The SOM analysis and prediction of facies
Figure 4 shows all the inputs for training and calibration of the supervised SOM. Although the five curves – Bulk Density (RHOB), Neutron Porosity (NPHI), Medium Depth Resistivity (RESM), Normalized Gamma ray (GR_N) and Compressional Sonic (DT) – were all used initially as inputs, the best result was achieved using the RHOB, NPHI and GR_N only. Normalized GR is used because GR is the single most important input variable and by using a normalized curve the GR input used in both the wells become unified and the methodology get more information to work with.
Figure 1 shows the SOM’s that are established from the training part. The map showing the calibration weight assigned to each grid node is added during the following step of calibration. After having done the calibration against the discrete facies log the model is run to create the predicted facies curves in both wells over the entire interval being evaluated.

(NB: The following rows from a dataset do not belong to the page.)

===== src/tsm_map.vh =====
// Purpose: register map, field positions and reset values of the split timer block
// Assumes: 32-bit AHB-Lite data, one register per aligned word
// Notes: included by the top-level design file and the testbench
`ifndef TSM_MAP_VH
`define TSM_MAP_VH

// ********************
// register offsets
// ********************
`define TSM_OFF_CTRL 12'h410
`define TSM_OFF_MODE 12'h400
`define TSM_OFF_TIMER_STATUS_REGISTER 12'h404
`define TSM_OFF_CNT0 12'h408
`define TSM_OFF_CNT1 12'h40C
`define TSM_OFF_IRQ 12'h420
`define TSM_OFF_MASK 12'h424

// ********************
// control register fields
// ********************
`define TSM_TF1 7
`define TSM_TR1 6
`define TSM_TF0 5
`define TSM_TR0 4
`define TSM_IE1 3
`define TSM_IT1 2
`define TSM_IE0 1
`define TSM_IT0 0
`define TSM_CTRL_RST 8'h00

// ********************
// mode register fields: gate, c/t, m1, m0 per timer; reload value and status register bits
// ********************
`define TSM_MODE_RST 8'h00
`define TSM_M_SPLIT 2'h3
`define TSM_M_FREE16 2'h1
`define TSM_M_RLD8 2'h2
`define TSM_GATE1 7
`define TSM_CT1 6
`define TSM_M1_HI 5
`define TSM_M1_LO 4
`define TSM_GATE0 3
`define TSM_CT0 2
`define TSM_M0_HI 1
`define TSM_M0_LO 0
`define TSM_RLD_VAL 8'h00
`define TSM_SECOND_TOGGLE_OUT_ENABLE 2
`define TSM_T0OE 0
`define TSM_TIMER_STATUS_REGISTER_RST 8'h00

// ********************
// interrupt status bits
// ********************
`define TSM_EV_TF0 0
`define TSM_EV_IE0 1
`define TSM_EV_TF1 2
`define TSM_EV_IE1 3
`define TSM_EV_W 4

`endif


===== src/tsm_cnt8.v =====
// Purpose: one 8-bit counter with enable and load
// Assumes: synchronous increment on core_clk
// Notes: overflow is a one-cycle pulse on wrap from FF to 00
`timescale 1ns/1ps
module tsm_cnt8 #(
  parameter W = 8
) (
  input wire core_clk,
  input wire arst_n,
  input wire inc,
  input wire load,
  input wire [W-1:0] load_val,
  output reg [W-1:0] cnt_q,
  output wire ovf
);
  // no load term: the parent reloads on this pulse, a load term would close a loop
  assign ovf = inc && (&cnt_q);

  always @(posedge core_clk or negedge arst_n) begin
    if (!arst_n) begin
      cnt_q <= {W{1'b0}};
    end else if (load) begin
      cnt_q <= load_val;
    end else if (inc) begin
      cnt_q <= cnt_q + {{(W-1){1'b0}}, 1'b1};
    end
  end
endmodule // tsm_cnt8


===== src/tsm_edge.v =====
// Purpose: external interrupt pin edge/level detector
// Assumes: pin is synchronous to core_clk
// Notes: hit pulses once per falling edge, or every cycle low in level mode
`timescale 1ns/1ps
module tsm_edge (
  input wire core_clk,
  input wire arst_n,
  input wire pin,
  input wire level_mode,
  output wire hit
);
  reg pin_q;

  always @(posedge core_clk or negedge arst_n) begin
    if (!arst_n) begin
      pin_q <= 1'b1;
    end else begin
      pin_q <= pin;
    end
  end

  // edge mode sees only high-to-low; level mode re-asserts while low
  assign hit = level_mode ? !pin : (pin_q && !pin);
endmodule // tsm_edge


===== src/tsm_top.v =====
// Purpose: split-mode control of two general timers with shared run/flag register
// Assumes: AHB-Lite slave, single word transfers, one clock, inputs synchronous
// Notes: prescaler and count pins arrive as one-cycle tick inputs
//
// The AHB-Lite register port is this design's own decision.
`timescale 1ns/1ps
`include "tsm_map.vh"

module tsm_top (
  input wire core_clk,
  input wire arst_n,
  input wire hsel,
  input wire [31:0] haddr,
  input wire [1:0] htrans,
  input wire hwrite,
  input wire [2:0] hsize,
  input wire [31:0] hwdata,
  input wire hready,
  output reg [31:0] hrdata,
  output wire hreadyout,
  output wire hresp,
  input wire presc_tick,
  input wire count_pin0,
  input wire count_pin1,
  input wire ext_interrupt_pin_zero,
  input wire ext_interrupt_pin_one,
  input wire vector_ack0,
  input wire vector_ack1,
  input wire ext_ack0,
  input wire ext_ack1,
  output wire first_timer_ovf,
  output wire second_timer_ovf,
  output wire ext_req0,
  output wire ext_req1,
  output wire irq
);
  // ********************
  // bus slave
  // ********************
  reg wr_pend_q;
  reg [11:0] wr_addr_q;
  reg [7:0] timer_run_and_flag_control_q;
  reg [7:0] mode_q;
  reg [7:0] timer_status_register_q;
  reg [`TSM_EV_W-1:0] irq_stat_q;
  reg [`TSM_EV_W-1:0] irq_mask_q;
  wire acc = hsel && hready && htrans[1];
  wire rd_acc = acc && !hwrite;
  wire [11:0] a = haddr[11:0];
  wire [7:0] wd = hwdata[7:0];

  // one decoder for every write strobe, so all of them fire in the data phase
  function wr_hit;
    input pend;
    input [11:0] qaddr;
    input [11:0] off;
    begin
      wr_hit = pend && (qaddr == off);
    end
  endfunction

  wire wr_ctrl = wr_hit(wr_pend_q, wr_addr_q, `TSM_OFF_CTRL);
  wire wr_mode = wr_hit(wr_pend_q, wr_addr_q, `TSM_OFF_MODE);
  wire wr_timer_status_register = wr_hit(wr_pend_q, wr_addr_q, `TSM_OFF_TIMER_STATUS_REGISTER);
  wire wr_cnt0 = wr_hit(wr_pend_q, wr_addr_q, `TSM_OFF_CNT0);
  wire wr_cnt1 = wr_hit(wr_pend_q, wr_addr_q, `TSM_OFF_CNT1);
  wire wr_mask = wr_hit(wr_pend_q, wr_addr_q, `TSM_OFF_MASK);
  wire rd_irq = rd_acc && (a == `TSM_OFF_IRQ);

  // zero-wait slave, always OKAY
  assign hreadyout = 1'b1;
  assign hresp = 1'b0;

  always @(posedge core_clk or negedge arst_n) begin
    if (!arst_n) begin
      wr_pend_q <= 1'b0;
      wr_addr_q <= 12'h000;
    end else begin
      wr_pend_q <= acc && hwrite;
      wr_addr_q <= a;
    end
  end

  // ********************
  // mode decode
  // ********************
  wire gate0 = mode_q[`TSM_GATE0];
  wire ct0 = mode_q[`TSM_CT0];
  wire [1:0] m0 = mode_q[`TSM_M0_HI:`TSM_M0_LO];
  wire gate1 = mode_q[`TSM_GATE1];
  wire ct1 = mode_q[`TSM_CT1];
  wire [1:0] m1 = mode_q[`TSM_M1_HI:`TSM_M1_LO];
  wire split0 = (m0 == `TSM_M_SPLIT);
  wire split1 = (m1 == `TSM_M_SPLIT);
  wire tr0 = timer_run_and_flag_control_q[`TSM_TR0];
  wire tr1 = timer_run_and_flag_control_q[`TSM_TR1];

  function run_ok;
    input gate;
    input run;
    input pin;
    begin
      run_ok = run && (!gate || pin);
    end
  endfunction

  function src_tick;
    input ct;
    input presc;
    input cpin;
    begin
      src_tick = ct ? cpin : presc;
    end
  endfunction

  // mode 2 overflows on the low byte, every other mode on the high byte
  function ovf_sel;
    input [1:0] mode;
    input ovl;
    input ovh;
    begin
      ovf_sel = (mode == `TSM_M_RLD8) ? ovl : ovh;
    end
  endfunction

  // only the free-running mode and first-timer split mode roll past the top without a reload
  function reload_hit;
    input [1:0] mode;
    input ovl;
    input ovh;
    begin
      reload_hit = (mode != `TSM_M_FREE16) && ovf_sel(mode, ovl, ovh);
    end
  endfunction

  wire en0 = run_ok(gate0, tr0, ext_interrupt_pin_zero);
  wire inc0 = en0 && src_tick(ct0, presc_tick, count_pin0);
  // second timer stops only in its own split mode
  wire en1 = run_ok(gate1, tr1, ext_interrupt_pin_one) && !split1;
  wire inc1 = en1 && src_tick(ct1, presc_tick, count_pin1);
  // high half ignores gate and pin, counts the prescaled clock
  wire inc0h_split = tr1 && presc_tick;

  // ********************
  // counters
  // ********************
  wire [7:0] c0l;
  wire [7:0] c0h;
  wire [7:0] c1l;
  wire [7:0] c1h;
  wire ov0l;
  wire ov0h;
  wire ov1l;
  wire ov1h;
  wire inc0l_w = inc0;
  // in split mode the low carry no longer feeds the high byte
  wire inc0h_w = split0 ? inc0h_split : (m0 != `TSM_M_RLD8) && ov0l;
  wire inc1h_w = (m1 != `TSM_M_RLD8) && ov1l;
  // reload is to zero: the reload value registers are not part of this block
  wire ld0l = wr_cnt0 || (!split0 && reload_hit(m0, ov0l, ov0h));
  wire ld1l = wr_cnt1 || reload_hit(m1, ov1l, ov1h);
  // a software write wins over a reload that falls in the same cycle
  wire [7:0] ld0l_val = wr_cnt0 ? hwdata[7:0] : `TSM_RLD_VAL;
  wire [7:0] ld1l_val = wr_cnt1 ? hwdata[7:0] : `TSM_RLD_VAL;

  tsm_cnt8 #(.W(8)) u_c0l (
    .core_clk(core_clk),
    .arst_n(arst_n),
    .inc(inc0l_w),
    .load(ld0l),
    .load_val(ld0l_val),
    .cnt_q(c0l),
    .ovf(ov0l)
  );
  tsm_cnt8 #(.W(8)) u_c0h (
    .core_clk(core_clk),
    .arst_n(arst_n),
    .inc(inc0h_w),
    .load(wr_cnt0),
    .load_val(hwdata[15:8]),
    .cnt_q(c0h),
    .ovf(ov0h)
  );
  tsm_cnt8 #(.W(8)) u_c1l (
    .core_clk(core_clk),
    .arst_n(arst_n),
    .inc(inc1),
    .load(ld1l),
    .load_val(ld1l_val),
    .cnt_q(c1l),
    .ovf(ov1l)
  );
  tsm_cnt8 #(.W(8)) u_c1h (
    .core_clk(core_clk),
    .arst_n(arst_n),
    .inc(inc1h_w),
    .load(wr_cnt1),
    .load_val(hwdata[15:8]),
    .cnt_q(c1h),
    .ovf(ov1h)
  );

  // overflow events: mode 2 and first-timer split mode use the low byte, others the high byte
  // a write that lands on an overflow still lets the flag set: losing it is worse
  wire t0_ovf = split0 ? ov0l : ovf_sel(m0, ov0l, ov0h);
  wire t1_own_ovf = ovf_sel(m1, ov1l, ov1h);
  wire t1_ovf = split0 ? ov0h : t1_own_ovf;
  assign first_timer_ovf = t0_ovf;
  assign second_timer_ovf = t1_own_ovf; // baud source stays usable

  // ********************
  // external interrupt inputs
  // ********************
  wire hit0;
  wire hit1;
  tsm_edge u_e0 (
    .core_clk(core_clk),
    .arst_n(arst_n),
    .pin(ext_interrupt_pin_zero),
    .level_mode(!timer_run_and_flag_control_q[`TSM_IT0]),
    .hit(hit0)
  );
  tsm_edge u_e1 (
    .core_clk(core_clk),
    .arst_n(arst_n),
    .pin(ext_interrupt_pin_one),
    .level_mode(!timer_run_and_flag_control_q[`TSM_IT1]),
    .hit(hit1)
  );

  // ********************
  // control register
  // ********************
  wire set_tf0 = t0_ovf && !timer_status_register_q[`TSM_T0OE];
  // while first timer is split its high half owns this flag
  wire set_tf1 = t1_ovf && !timer_status_register_q[`TSM_SECOND_TOGGLE_OUT_ENABLE];
  reg [7:0] ctrl_d;

  always @* begin
    ctrl_d = timer_run_and_flag_control_q;
    if (wr_ctrl) begin
      ctrl_d = wd;
    end
    if (vector_ack0) begin
      ctrl_d[`TSM_TF0] = 1'b0;
    end
    if (vector_ack1) begin
      ctrl_d[`TSM_TF1] = 1'b0;
    end
    if (ext_ack0) begin
      ctrl_d[`TSM_IE0] = 1'b0;
    end
    if (ext_ack1) begin
      ctrl_d[`TSM_IE1] = 1'b0;
    end
    // hardware sets win over any clear in the same cycle
    if (set_tf0) begin
      ctrl_d[`TSM_TF0] = 1'b1;
    end
    if (set_tf1) begin
      ctrl_d[`TSM_TF1] = 1'b1;
    end
    if (hit0) begin
      ctrl_d[`TSM_IE0] = 1'b1;
    end
    if (hit1) begin
      ctrl_d[`TSM_IE1] = 1'b1;
    end
  end

  always @(posedge core_clk or negedge arst_n) begin
    if (!arst_n) begin
      timer_run_and_flag_control_q <= `TSM_CTRL_RST;
      mode_q <= `TSM_MODE_RST;
      timer_status_register_q <= `TSM_TIMER_STATUS_REGISTER_RST;
    end else begin
      timer_run_and_flag_control_q <= ctrl_d;
      if (wr_mode) begin
        mode_q <= wd;
      end
      if (wr_timer_status_register) begin
        timer_status_register_q <= wd;
      end
    end
  end

  // request is the edge flag in both modes; level mode re-sets it while the pin is low
  assign ext_req0 = timer_run_and_flag_control_q[`TSM_IE0];
  assign ext_req1 = timer_run_and_flag_control_q[`TSM_IE1];

  // ********************
  // interrupt status and mask
  // ********************
  wire [`TSM_EV_W-1:0] ev = {hit1, set_tf1, hit0, set_tf0};

  // read-to-clear; an event in the read cycle survives
  always @(posedge core_clk or negedge arst_n) begin
    if (!arst_n) begin
      irq_stat_q <= {`TSM_EV_W{1'b0}};
      irq_mask_q <= {`TSM_EV_W{1'b0}};
    end else begin
      irq_stat_q <= (rd_irq ? {`TSM_EV_W{1'b0}} : irq_stat_q) | ev;
      if (wr_mask) begin
        irq_mask_q <= hwdata[`TSM_EV_W-1:0];
      end
    end
  end

  assign irq = |(irq_stat_q & irq_mask_q);

  // ********************
  // read data
  // ********************
  always @(posedge core_clk or negedge arst_n) begin
    if (!arst_n) begin
      hrdata <= 32'h00000000;
    end else if (rd_acc) begin
      case (a)
        `TSM_OFF_CTRL: hrdata <= {24'h000000, timer_run_and_flag_control_q};
        `TSM_OFF_MODE: hrdata <= {24'h000000, mode_q};
        `TSM_OFF_TIMER_STATUS_REGISTER: hrdata <= {24'h000000, timer_status_register_q};
        `TSM_OFF_CNT0: hrdata <= {16'h0000, c0h, c0l};
        `TSM_OFF_CNT1: hrdata <= {16'h0000, c1h, c1l};
        `TSM_OFF_IRQ: hrdata <= {28'h0000000, irq_stat_q};
        `TSM_OFF_MASK: hrdata <= {28'h0000000, irq_mask_q};
        default: hrdata <= 32'h00000000;
      endcase
    end
  end

  wire unused_ok = |{hsize, haddr[31:12], hwdata[31:16]};
endmodule // tsm_top


===== config.mk =====
export PLATFORM = sky130hd
export DESIGN_NAME = tsm_top
export DESIGN_NICKNAME = d
export VERILOG_FILES = /design/src/tsm_cnt8.v /design/src/tsm_edge.v /design/src/tsm_top.v
export VERILOG_INCLUDE_DIRS = /design/src
export SDC_FILE = /design/constraint.sdc
export NUM_CORES = 1
export LEC_CHECK = 0
export ABC_AREA = 0
export ABC_CLOCK_PERIOD_IN_PS = 2300
export BUFFER_PORTS_ARGS = -buffer_cell sky130_fd_sc_hd__buf_2
export CORE_MARGIN = 3
export CORE_UTILIZATION = 50
export CTS_CLUSTER_DIAMETER = 30
export DETAILED_ROUTE_END_ITERATION = 10
export HOLD_SLACK_MARGIN = 0.12
export MAX_ROUTING_LAYER = met4
export PLACE_DENSITY = 0.75
export RECOVER_POWER = 50
export SLEW_MARGIN = 20
export SYNTH_ARGS = -nofsm -noshare
export SYNTH_HDL_FRONTEND = slang
export SYNTH_SLANG_ARGS = --single-unit

===== constraint.sdc =====
create_clock -name core_clk -period 2.3 [get_ports core_clk]
set_input_delay 0.115 -clock core_clk [delete_from_list [all_inputs] [get_ports core_clk]]
set_output_delay 0.115 -clock core_clk [all_outputs]
set_load 0.02 [all_outputs]

==> results_dict.tcl <==
set metrics [dict create \
    fin_ws_ps 159.0 \
    async_flop_share_pct 100.0 \
    ys_seq_area_share_pct 46.45 \
    cp_max_fo 8 \
    required_ps 2560 \
    coreArea_um2 9864 \
    dr.pass1.iters 5 \
    dp_hpwl_um 9413 \
    drive_above_1_share_pct 19.41 \
    cts_setup_buffers 0 \
    start_util_pct 51.94 \
    syn_area_per_cell_um2 10.19 \
    ctsRootBufferMaster "clkbuf_8" \
    antenna_found_initial 0 \
    synth_top_area_share_pct 45.42 \
    final.fill_count 831 \
    grt_pass1_wl_um 21150 \
    pre_cts_ws_ps 224.8 \
    synth-main-ff-cell "dfrtp_1" \
    fmax_ghz 0.4671 \
    hold_violations 0 \
    power.leakage_nw 2.749 \
    setup_viol 0 \
    die_w_um 107.2 \
    maxSlewHeadroom_pct 33.74 \
    vdd_drop_max_v 0.0003348 \
    critPathLaunchType "flip-flop" \
    r2r-end "mode_q[0]$_DFFE_PN0P_" \
    tightest_slew_ps 993.8 \
    synth_warnings 0 \
    gr-total-overflow 0 \
    synth.largest_area_cell "dfrtp_1" \
    clock-sinks 95 \
    netlist_area_um2 5124 \
    place_congestion 0.8639 \
    grt_max_degree 56 \
    clkLatencyLatePin_ps 370 \
    fin_crit_ps 2141 \
    antenna_left 0 \
    via_count 4216 \
    synth_edf_count 0 \
    routed_via_density 5.690 \
    design_area_um2 6087 \
    fin_nets 690 \
    diodes 0 \
    num_rows 36 \
    seq_area_um2 2380 \
    grt_pass1_vias 4116 \
    cts_tree "built" \
    post-route-period-util_pct 93.09 \
    report.final.slew_viol_count 0 \
    wl_um 13190 \
    criticalPathCategory "flip-flop to flip-flop" \
    placed_cell_area_um2 5572 \
    clock_skew_ps 10.84 \
    min_path_type "primary input to flip-flop" \
    outcome "finished, final reports clean" \
    reg2regPathDepth 5 \
    powerDensity_nw_per_um2 494.7 \
    critPathArrivalTime_ps 2400 \
    drt-initial-drc-count 266 \
    multiInputGateArea_um2 2526 \
    fin_setup_tns_ps 0 \
    track_usage_pct 24.67 \
    crit_start "wr_addr_q[7]$_DFF_PN0_" \
    syn_inst 503 \
    numCtsBuffers 9 \
    cp-endpoint "mode_q[0]$_DFFE_PN0P_" \
    wl_per_cell_um 17.80 \
    synth_area_leaders "dfrtp_1 45%, mux2_2 6.8%, mux2i_1 6.1%, nand2_1 3.8%, buf_4 2.6%" \
    drcViolationCount 0 \
    grt_setup_unrepaired "no" \
    end_kind "flip-flop" \
    cts.htree.levels 3 \
    synth_cell_types 65 \
    die_h_um 107.2 \
    cts.reportedPaths.clkPinSlew_ps 90 \
    ios 122 \
    portBuffers 63 \
    r2r_start "wr_addr_q[7]$_DFF_PN0_" \
    clock_path_buffers 2 \
    rrSetupSlack_ps 160 \
    maxCapViolations 0 \
    area_growth_pct 18.80 \
    ys_seq_elements 95 \
    dieArea_um2 11500 \
]
-- synth_stat cells, types with 5 or more instances --
library cell   n
dfrtp_1       93
nand2_1       52
mux2_2        31
mux2i_1       31
nor2_1        31
o21ai_0       21
clkbuf_1      20
buf_4         18
nand4_1       17
a21oi_1       15
o31ai_1       14
nor3_1        12
inv_1         11
nand3_1       11
and3_1        10
xnor2_1        9
xor2_1         7
a22o_1         6
a31oi_1        5
nand2b_1       5
-- how the worst min path moves through the flow --
stage | depth (start not counted) | slack [ps] | start | to
2_1_floorplan | 0 | -180 | arst_n | hrdata[0]$_DFFE_PN0P_
3_3_place_gp | 1 | 130 | arst_n | wr_addr_q[11]$_DFF_PN0_
3_5_place_dp | 1 | 130 | arst_n | wr_addr_q[10]$_DFF_PN0_
4_1_cts | 2 | 200 | haddr[2] | wr_addr_q[2]$_DFF_PN0_
5_1_grt | 2 | 220 | haddr[2] | wr_addr_q[2]$_DFF_PN0_
6_report | 2 | 220 | haddr[2] | wr_addr_q[2]$_DFF_PN0_
-- area by class of cell --
cell class / instances / area share, %
multi-input combinational: 369 / 41.50
sequential: 95 / 39.10
inverter: 11 / 0.6783
timing repair buffer: 117 / 13.11
tap: 133 / 2.734
clock buffer: 11 / 2.323
clock inverter: 5 / 0.5550
-- sequential cells by signal (all words and copies together) (netlist names), 8 cells and up --
register                      cells
timer_run_and_flag_control_q      8
wr_addr_q                        12
timer_status_register_q           8
hrdata                           16
u_c1l.cnt_q                       8
u_c0l.cnt_q                       8
u_c0h.cnt_q                       8
u_c1h.cnt_q                       8
mode_q                            8
-- worst max-delay path, stage by stage (launching register included) --
cell,delay [ps]
dfrtp_1,390
nor4_2,470
nand3_1,260
nor3_1,180
nand2_1,330
mux2_2,390
-- metal layers --
metal  GRT usage (%)  vias up  share of wire (%)
li1                -     1994                  -
met1           31.27     2048                 42
met2           39.90      142                 49
met3           5.358       32                5.8
met4           7.489        0                2.8
met5               -        -                  0
-- cells in the final DEF (no fill, tap or decap), types with 5 or more instances in the layout --
| master | synthesis | layout |
|---|---|---|
| and3_1 | 10 | 10 |
| nand2b_1 | 5 | 5 |
| nor2_1 | 31 | 31 |
| nand4_1 | 17 | 17 |
| nor3_1 | 12 | 12 |
| a31oi_1 | 5 | 5 |
| buf_2 | 0 | 43 |
| buf_4 | 18 | 14 |
| clkbuf_8 | 0 | 10 |
| dfrtp_1 | 93 | 93 |
| a21oi_1 | 15 | 15 |
| xor2_1 | 7 | 7 |
| mux2i_1 | 31 | 31 |
| a22o_1 | 6 | 6 |
| conb_1 | 2 | 18 |
| mux2_2 | 31 | 31 |
| clkbuf_1 | 20 | 21 |
| nand2_1 | 52 | 52 |
| inv_1 | 11 | 11 |
| dlygate4sd3_1 | 0 | 37 |
| o31ai_1 | 14 | 14 |
| o21ai_0 | 21 | 21 |
| nand3_1 | 11 | 11 |
| xnor2_1 | 9 | 9 |
-- where the power goes --
group          switching (mW)  total (mW)  internal (mW)
sequential             0.0297        1.73           1.70
combinational           0.169       0.286          0.118
clock                   0.576       0.997          0.421
-- kinds of logic after synthesis --
group | synth area share [%]
compound gates | 12.23
xor+xnor | 2.735
flops | 46.45
buf+inv | 5.665
mux | 13.60
other cells | 0.1466
fa+ha+maj | 0.9768
simple gates | 18.19
-- what timing repair did --
item,CTS,global route
hold endpoints to repair,113,0
hold buffers,37,0
resized for setup,0,2
setup endpoints to repair,0,10
-- per-stage QoR --
stage | hold WS [ps] | util (%) | cells | power (mW)
after CTS | 201.5 | 62.01 | 741 | 3.041
final | 220.4 | 61.71 | 741 | 3.011
after floorplan | -180.6 | - | 519 | 1.898
after global routing | 220.1 | 61.71 | 741 | 3.126
after detailed placement | 133.3 | 56.48 | 688 | 2.004
after global placement | 127.5 | 56.48 | 688 | 1.996
No activity file was read; power rests on OpenSTA's default activity.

Figure 5 shows exactly how successful the model is at predicting the data provided for the calibration. 84.7% of calibration data is correctly predicted by the model which is a quite good result considering that the method is asked to predict thinly laminated facies with many sands being significantly thinner than log resolution. The contingency table show how many data points are used in the calibration – in total and for each facies – as well as the success of the model at predicting the calibration inputs.
The figures 6 to 8 show the predicted results as well as the calibration inputs for the X-1 T2 well. The predicted results for the X-1 well are excluded here since there is not calibration data to compare with. The text associated with figure 6 explains the plots. It is obvious that the technique can predict even very thin sands that are not readily seen in the input logs of RHOB, NPHI and GR_N and would never be identified in a deterministic evaluation.
Conclusions and remarks
The difference in the results between the conventional deterministic evaluation and the SOM analysis is significant – to say the least. The prediction delivered by the SOM methodology and verified against the input calibration data completely changed the view and perspectivity of the sand fairway system in the area being evaluated. Table 1 shows the results and the differences between the two methodologies in both wells. X-1 T2 is listed first because this is the calibration well.
The supervised SOM methodology is a very strong tool in predicting a discrete variable like facies or hydraulic flow units. The method has demonstrated its capabilities in identifying patterns in data that are invisible to the eye. It allows to establish a model that can identify facies in a geological setting where the individual sands are very thin – down to centimeter scale – and significantly thinner than the resolution of the petrophysical logs trying to detect and resolve them.
If the objective is to predict a continuous curve like porosity or permeability SOM is not the best machine Learning technique to apply. In that case Deep Neural Network is a better methodology and that will be the subject of a coming article from us.
The above conclusions are equally important whether the reservoir under evaluation is an oil & gas reservoir or a geothermal reservoir – the task is the same. The next step in our work in this field will be to establish a model based on the toroidal map geometry to find out if a model can be established with even better predictive abilities. We will – in a not too far future – revert with a similar article covering the results of that analysis.
In addition, we will soon come out with an article sharing our results applying SOM to the Hydraulic Flow Units (HFU’s) established from core data for these sands in these two wells. Again, SOM is showing to be a very powerful tool in predicting the HFU’s away from intervals covered by core.